Combination And Group Problems
"A combination and a form indeed."
Hamlet, iii. 4.
Various puzzles in this class might be termed problems in the "geometry of situation,"
but their solution really depends on the theory of combinations which, in its turn, is
derived directly from the theory of permutations. It has seemed convenient to include
here certain group puzzles and enumerations that might, perhaps, with equal reason have
been placed elsewhere; but readers are again asked not to be too critical about the
classification, which is very difficult and arbitrary. As I have included my problem of
"The Round Table" (No. 273), perhaps a few remarks on another well-known problem of
the same class, known by the French as La Problême des Ménages, may be interesting.

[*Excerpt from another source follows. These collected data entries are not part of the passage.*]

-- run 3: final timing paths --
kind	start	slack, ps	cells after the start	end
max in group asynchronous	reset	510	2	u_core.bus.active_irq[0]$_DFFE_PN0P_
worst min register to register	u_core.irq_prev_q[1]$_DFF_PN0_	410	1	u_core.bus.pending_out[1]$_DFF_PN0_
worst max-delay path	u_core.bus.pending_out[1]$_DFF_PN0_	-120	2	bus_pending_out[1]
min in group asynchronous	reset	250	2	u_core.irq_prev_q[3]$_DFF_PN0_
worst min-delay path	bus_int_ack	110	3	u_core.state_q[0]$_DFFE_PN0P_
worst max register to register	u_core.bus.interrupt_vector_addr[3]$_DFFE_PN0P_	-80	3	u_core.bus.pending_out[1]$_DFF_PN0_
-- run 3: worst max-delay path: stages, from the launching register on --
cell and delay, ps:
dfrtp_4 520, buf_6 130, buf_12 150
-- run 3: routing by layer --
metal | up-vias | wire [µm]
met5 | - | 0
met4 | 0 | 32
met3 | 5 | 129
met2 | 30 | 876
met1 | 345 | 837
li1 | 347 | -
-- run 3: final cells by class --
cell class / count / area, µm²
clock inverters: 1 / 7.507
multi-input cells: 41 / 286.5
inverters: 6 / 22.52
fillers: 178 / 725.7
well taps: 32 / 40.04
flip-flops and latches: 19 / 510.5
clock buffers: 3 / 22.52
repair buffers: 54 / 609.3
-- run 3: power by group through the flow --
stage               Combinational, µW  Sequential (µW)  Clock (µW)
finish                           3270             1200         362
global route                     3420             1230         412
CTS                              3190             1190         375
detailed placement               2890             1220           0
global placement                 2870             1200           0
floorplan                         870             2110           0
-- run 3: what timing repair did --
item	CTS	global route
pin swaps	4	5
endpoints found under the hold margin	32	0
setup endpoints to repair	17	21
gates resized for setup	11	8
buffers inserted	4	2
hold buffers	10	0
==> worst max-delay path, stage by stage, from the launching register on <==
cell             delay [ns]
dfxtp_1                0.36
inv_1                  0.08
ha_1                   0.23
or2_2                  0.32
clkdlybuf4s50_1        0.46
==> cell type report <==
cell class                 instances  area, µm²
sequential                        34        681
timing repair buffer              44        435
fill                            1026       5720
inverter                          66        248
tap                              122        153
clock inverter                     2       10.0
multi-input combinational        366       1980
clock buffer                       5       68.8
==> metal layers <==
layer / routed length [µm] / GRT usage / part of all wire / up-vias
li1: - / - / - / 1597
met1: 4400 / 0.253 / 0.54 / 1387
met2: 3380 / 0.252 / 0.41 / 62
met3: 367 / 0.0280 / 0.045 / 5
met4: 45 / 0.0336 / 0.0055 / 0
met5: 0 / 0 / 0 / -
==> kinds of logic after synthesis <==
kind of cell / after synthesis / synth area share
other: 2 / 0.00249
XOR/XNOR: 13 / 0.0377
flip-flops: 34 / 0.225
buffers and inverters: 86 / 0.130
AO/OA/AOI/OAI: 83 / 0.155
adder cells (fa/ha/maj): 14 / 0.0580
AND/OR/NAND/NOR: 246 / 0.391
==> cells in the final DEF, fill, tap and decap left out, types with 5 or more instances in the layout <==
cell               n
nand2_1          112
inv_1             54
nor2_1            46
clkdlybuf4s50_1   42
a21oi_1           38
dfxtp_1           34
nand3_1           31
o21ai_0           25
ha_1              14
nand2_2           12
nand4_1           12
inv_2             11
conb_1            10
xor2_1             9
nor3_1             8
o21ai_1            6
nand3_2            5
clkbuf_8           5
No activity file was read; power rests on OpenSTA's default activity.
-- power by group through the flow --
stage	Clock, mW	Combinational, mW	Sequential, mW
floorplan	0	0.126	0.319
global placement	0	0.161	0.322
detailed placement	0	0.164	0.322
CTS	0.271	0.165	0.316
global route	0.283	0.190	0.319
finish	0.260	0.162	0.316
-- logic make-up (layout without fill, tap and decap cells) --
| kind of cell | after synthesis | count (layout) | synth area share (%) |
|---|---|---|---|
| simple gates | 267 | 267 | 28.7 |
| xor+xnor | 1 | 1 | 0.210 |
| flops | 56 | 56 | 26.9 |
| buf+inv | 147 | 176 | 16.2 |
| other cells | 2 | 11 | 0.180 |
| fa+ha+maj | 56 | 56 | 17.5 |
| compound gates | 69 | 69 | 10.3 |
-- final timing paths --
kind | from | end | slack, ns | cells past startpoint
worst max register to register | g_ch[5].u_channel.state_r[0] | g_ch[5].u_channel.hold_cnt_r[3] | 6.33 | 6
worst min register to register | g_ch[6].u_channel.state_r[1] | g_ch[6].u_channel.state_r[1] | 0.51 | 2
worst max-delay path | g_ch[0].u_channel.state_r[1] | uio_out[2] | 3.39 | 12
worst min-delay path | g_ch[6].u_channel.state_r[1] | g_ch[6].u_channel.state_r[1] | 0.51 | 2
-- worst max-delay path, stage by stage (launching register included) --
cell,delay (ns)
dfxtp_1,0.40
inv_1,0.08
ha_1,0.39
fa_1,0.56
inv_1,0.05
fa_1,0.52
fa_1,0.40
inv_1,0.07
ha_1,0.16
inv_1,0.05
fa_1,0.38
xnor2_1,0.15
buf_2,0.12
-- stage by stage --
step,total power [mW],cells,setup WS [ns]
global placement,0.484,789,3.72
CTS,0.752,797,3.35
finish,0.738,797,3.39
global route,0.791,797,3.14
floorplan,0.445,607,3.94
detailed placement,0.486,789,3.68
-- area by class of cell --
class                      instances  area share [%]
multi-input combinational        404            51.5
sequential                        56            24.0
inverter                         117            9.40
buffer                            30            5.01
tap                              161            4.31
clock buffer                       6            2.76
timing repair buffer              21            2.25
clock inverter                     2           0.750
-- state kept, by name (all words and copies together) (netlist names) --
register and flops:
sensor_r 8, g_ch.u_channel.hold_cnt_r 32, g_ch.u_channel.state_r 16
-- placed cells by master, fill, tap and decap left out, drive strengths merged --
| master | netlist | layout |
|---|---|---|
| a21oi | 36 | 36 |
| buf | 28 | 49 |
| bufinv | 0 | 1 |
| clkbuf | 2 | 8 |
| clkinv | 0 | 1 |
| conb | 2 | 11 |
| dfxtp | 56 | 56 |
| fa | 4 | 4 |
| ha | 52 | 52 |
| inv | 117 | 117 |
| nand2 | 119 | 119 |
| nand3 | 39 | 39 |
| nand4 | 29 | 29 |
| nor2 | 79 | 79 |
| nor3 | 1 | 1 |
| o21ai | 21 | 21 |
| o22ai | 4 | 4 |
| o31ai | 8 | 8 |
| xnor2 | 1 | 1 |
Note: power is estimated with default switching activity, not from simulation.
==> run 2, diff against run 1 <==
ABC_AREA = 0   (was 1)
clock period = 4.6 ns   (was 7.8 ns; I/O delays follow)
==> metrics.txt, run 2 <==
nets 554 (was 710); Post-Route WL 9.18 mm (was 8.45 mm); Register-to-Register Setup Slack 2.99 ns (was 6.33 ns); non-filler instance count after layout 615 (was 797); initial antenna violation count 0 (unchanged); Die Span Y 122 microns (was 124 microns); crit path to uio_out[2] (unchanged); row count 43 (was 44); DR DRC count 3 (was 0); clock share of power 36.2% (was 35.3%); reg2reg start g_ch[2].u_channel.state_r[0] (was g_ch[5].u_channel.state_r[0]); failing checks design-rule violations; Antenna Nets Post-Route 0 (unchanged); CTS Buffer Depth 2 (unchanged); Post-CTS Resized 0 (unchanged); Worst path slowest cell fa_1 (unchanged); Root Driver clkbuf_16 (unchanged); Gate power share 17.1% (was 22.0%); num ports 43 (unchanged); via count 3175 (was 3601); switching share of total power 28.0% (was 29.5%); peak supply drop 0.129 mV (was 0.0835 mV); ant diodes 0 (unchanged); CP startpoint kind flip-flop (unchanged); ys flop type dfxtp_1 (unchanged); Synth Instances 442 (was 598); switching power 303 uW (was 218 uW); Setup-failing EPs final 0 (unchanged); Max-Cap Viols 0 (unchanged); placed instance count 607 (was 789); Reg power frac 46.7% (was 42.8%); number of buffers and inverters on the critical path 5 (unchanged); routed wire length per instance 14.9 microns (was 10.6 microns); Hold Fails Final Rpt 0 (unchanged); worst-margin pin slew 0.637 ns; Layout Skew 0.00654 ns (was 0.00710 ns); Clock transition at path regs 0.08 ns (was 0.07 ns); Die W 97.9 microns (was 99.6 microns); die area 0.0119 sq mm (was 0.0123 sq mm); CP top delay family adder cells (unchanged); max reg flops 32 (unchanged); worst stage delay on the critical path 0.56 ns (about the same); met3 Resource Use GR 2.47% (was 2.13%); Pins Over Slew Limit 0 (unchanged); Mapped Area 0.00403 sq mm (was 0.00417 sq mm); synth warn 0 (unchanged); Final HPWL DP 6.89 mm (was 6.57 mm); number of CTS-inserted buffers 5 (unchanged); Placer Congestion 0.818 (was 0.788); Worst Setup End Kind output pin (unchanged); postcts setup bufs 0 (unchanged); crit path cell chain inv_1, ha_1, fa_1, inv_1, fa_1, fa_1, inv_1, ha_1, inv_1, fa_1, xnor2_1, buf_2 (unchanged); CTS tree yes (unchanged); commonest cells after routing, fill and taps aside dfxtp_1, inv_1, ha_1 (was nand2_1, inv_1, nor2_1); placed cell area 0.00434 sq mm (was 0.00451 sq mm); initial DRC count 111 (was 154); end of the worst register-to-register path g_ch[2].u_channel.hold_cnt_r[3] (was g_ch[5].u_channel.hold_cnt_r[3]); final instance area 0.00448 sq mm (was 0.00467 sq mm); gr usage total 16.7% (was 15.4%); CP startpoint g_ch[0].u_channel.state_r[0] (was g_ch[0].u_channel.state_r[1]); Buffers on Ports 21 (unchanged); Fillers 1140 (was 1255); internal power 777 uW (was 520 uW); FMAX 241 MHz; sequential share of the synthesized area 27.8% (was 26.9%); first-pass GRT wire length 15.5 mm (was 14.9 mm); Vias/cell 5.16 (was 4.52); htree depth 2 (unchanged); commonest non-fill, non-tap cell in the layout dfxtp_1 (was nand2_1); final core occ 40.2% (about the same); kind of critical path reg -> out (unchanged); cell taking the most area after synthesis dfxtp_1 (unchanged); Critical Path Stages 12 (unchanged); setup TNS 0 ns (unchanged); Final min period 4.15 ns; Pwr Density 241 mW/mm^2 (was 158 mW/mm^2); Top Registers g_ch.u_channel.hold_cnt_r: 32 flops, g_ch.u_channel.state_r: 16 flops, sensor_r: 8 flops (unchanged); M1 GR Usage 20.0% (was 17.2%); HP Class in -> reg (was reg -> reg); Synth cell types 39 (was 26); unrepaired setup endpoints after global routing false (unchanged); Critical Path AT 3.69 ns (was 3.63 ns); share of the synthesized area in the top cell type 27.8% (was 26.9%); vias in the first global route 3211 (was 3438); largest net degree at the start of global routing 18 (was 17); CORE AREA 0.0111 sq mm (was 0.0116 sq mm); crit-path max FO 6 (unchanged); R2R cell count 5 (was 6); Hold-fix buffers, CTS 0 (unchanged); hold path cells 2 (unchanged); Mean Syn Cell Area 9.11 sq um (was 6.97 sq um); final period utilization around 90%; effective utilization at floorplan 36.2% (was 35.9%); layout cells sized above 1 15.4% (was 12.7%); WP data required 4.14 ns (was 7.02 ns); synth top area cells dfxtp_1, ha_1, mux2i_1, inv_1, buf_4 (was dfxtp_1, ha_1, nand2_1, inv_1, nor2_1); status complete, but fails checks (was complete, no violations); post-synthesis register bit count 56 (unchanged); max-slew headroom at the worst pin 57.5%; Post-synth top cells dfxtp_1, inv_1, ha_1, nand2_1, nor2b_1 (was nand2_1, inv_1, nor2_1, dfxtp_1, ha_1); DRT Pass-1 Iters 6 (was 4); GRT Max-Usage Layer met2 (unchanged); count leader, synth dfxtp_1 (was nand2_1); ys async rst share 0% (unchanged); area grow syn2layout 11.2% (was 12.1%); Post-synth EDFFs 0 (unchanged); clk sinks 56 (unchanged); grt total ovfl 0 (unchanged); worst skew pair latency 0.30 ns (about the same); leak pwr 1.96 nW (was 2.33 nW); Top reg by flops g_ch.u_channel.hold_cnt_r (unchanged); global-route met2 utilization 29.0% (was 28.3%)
File: config.mk
export PLATFORM = sky130hd
export DESIGN_NAME = contador_seq
export DESIGN_NICKNAME = d
export VERILOG_FILES = /design/src/rtl/contador_pkg.sv /design/src/rtl/contador_seq_contador.sv /design/src/rtl/contador_seq.sv
export SDC_FILE = /design/constraint.sdc
export NUM_CORES = 1
export LEC_CHECK = 0
export BUFFER_PORTS_ARGS = -buffer_cell sky130_fd_sc_hd__buf_4
export CORE_MARGIN = 2
export CORE_UTILIZATION = 45
export CTS_CLUSTER_DIAMETER = 50
export DETAILED_ROUTE_END_ITERATION = 10
export MAX_ROUTING_LAYER = met4
export PLACE_DENSITY = 0.7
export RECOVER_POWER = 25
export REMOVE_ABC_BUFFERS = 1
export SYNTH_ARGS = -nofsm -noshare
export SYNTH_HDL_FRONTEND = slang
export SYNTH_SLANG_ARGS = --single-unit
File: constraint.sdc
create_clock -name clk -period 2.05 [get_ports clk]
set_clock_uncertainty 0.15 [all_clocks]
set_input_delay 0.205 -clock clk [delete_from_list [all_inputs] [get_ports clk]]
set_output_delay 0.205 -clock clk [all_outputs]
set_load 0.005 [all_outputs]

If
n married ladies are seated at a round table in any determined order, in how many
different ways may their n husbands be placed so that every man is between two ladies
but never next to his own wife?
This difficult problem was first solved by Laisant, and the method shown in the following
table is due to Moreau:—
4 0 2
5 3 13
6 13 80
7 83 579
8 592 4738
9 4821 43387
10 43979 439792
The first column shows the number of married couples. The numbers in the second
column are obtained in this way: 5 × 3 + 0 - 2 = 13; 6 × 13 + 3 + 2 = 83; 7 × 83 + 13 -
2 = 592; 8 × 592 + 83 + 2 = 4821; and so on. Find all the numbers, except 2, in the table,
and the method will be evident. It will be noted that the 2 is subtracted when the first
number (the number of couples) is odd, and added when that number is even. The
numbers in the third column are obtained thus: 13 - 0 = 13; 83 - 3 = 80; 592 - 13 = 579;
4821 - 83 = 4738; and so on. The numbers in this last column give the required solutions.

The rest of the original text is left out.